● **Material supplied**:

........

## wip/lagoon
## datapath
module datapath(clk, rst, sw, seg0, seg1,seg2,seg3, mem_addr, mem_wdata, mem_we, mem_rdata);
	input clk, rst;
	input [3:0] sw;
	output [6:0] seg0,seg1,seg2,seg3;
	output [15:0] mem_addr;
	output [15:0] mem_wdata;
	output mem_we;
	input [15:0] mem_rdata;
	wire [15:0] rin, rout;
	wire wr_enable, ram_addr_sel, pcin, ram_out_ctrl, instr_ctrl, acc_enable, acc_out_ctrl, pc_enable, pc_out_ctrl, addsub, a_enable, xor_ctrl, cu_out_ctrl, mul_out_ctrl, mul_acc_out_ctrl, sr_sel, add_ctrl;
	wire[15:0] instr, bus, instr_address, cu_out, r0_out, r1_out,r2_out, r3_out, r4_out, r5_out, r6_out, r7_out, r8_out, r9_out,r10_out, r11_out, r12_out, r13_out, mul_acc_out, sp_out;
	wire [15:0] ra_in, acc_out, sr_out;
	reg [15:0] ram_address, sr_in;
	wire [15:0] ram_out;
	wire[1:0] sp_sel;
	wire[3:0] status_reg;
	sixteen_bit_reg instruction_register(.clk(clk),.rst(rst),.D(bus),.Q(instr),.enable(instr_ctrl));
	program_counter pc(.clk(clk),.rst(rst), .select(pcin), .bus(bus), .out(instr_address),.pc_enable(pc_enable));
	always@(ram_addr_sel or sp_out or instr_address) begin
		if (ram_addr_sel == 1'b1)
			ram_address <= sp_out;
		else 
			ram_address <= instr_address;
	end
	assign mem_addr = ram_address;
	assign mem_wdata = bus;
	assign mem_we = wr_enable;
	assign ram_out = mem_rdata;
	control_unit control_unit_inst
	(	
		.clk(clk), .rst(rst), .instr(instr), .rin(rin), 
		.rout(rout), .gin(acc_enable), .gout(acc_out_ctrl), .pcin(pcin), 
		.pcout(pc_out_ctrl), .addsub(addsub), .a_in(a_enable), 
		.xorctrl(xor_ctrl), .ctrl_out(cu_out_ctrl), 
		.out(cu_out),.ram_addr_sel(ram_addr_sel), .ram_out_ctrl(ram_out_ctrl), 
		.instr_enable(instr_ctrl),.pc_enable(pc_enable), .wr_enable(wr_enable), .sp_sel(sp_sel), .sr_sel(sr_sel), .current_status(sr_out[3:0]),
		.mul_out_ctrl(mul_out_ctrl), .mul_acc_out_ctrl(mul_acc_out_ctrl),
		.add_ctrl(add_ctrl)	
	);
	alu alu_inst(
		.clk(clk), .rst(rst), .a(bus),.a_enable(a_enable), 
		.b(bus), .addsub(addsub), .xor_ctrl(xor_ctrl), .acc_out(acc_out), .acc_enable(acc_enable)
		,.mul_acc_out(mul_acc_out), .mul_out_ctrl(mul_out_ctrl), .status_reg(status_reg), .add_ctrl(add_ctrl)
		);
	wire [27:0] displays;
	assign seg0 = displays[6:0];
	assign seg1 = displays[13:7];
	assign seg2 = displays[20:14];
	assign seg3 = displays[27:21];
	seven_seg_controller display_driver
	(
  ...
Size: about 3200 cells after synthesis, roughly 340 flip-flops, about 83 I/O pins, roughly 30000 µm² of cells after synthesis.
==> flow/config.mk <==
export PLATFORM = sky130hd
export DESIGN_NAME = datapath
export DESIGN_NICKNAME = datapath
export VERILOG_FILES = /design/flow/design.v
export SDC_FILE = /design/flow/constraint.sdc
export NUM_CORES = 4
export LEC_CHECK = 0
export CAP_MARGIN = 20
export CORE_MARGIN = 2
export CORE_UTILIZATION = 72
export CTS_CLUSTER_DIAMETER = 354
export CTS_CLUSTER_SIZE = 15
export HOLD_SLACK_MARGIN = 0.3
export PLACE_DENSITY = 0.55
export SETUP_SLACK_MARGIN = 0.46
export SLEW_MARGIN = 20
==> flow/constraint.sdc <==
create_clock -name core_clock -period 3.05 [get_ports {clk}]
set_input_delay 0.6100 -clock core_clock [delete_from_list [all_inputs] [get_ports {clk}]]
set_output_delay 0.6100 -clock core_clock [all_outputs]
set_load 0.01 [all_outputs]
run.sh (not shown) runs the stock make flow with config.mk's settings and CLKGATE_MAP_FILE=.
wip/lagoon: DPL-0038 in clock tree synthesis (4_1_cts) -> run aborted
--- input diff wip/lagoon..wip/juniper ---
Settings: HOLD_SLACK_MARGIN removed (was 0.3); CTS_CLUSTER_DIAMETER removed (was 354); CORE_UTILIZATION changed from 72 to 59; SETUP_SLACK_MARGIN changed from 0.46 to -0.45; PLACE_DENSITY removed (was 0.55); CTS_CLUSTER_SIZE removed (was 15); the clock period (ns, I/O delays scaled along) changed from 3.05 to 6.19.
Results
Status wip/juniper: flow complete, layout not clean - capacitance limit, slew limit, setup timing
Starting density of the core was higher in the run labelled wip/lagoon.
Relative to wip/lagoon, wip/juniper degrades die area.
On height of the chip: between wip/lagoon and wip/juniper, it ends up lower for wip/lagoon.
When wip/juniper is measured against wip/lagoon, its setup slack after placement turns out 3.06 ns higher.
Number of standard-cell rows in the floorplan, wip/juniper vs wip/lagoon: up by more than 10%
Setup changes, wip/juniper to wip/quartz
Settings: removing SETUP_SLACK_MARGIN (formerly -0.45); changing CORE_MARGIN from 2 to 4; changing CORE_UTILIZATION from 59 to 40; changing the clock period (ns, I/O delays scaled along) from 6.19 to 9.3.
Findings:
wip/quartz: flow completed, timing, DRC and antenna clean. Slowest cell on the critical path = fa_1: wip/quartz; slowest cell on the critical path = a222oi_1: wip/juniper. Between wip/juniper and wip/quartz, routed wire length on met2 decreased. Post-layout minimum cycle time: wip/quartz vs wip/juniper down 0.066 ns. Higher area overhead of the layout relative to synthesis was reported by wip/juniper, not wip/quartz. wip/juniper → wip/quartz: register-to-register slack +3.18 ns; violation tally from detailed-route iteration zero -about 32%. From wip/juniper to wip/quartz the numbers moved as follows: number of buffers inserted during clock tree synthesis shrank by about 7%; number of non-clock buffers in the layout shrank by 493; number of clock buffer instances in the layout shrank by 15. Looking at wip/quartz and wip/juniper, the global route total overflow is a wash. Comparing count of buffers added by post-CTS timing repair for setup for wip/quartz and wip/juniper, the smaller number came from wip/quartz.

........

● **Work task**:
The word "addsub" appears in some of the lines above. Copy those lines.

● **Solution to the exercise**:
	wire wr_enable, ram_addr_sel, pcin, ram_out_ctrl, instr_ctrl, acc_enable, acc_out_ctrl, pc_enable, pc_out_ctrl, addsub, a_enable, xor_ctrl, cu_out_ctrl, mul_out_ctrl, mul_acc_out_ctrl, sr_sel, add_ctrl;
		.pcout(pc_out_ctrl), .addsub(addsub), .a_in(a_enable), 
		.b(bus), .addsub(addsub), .xor_ctrl(xor_ctrl), .acc_out(acc_out), .acc_enable(acc_enable)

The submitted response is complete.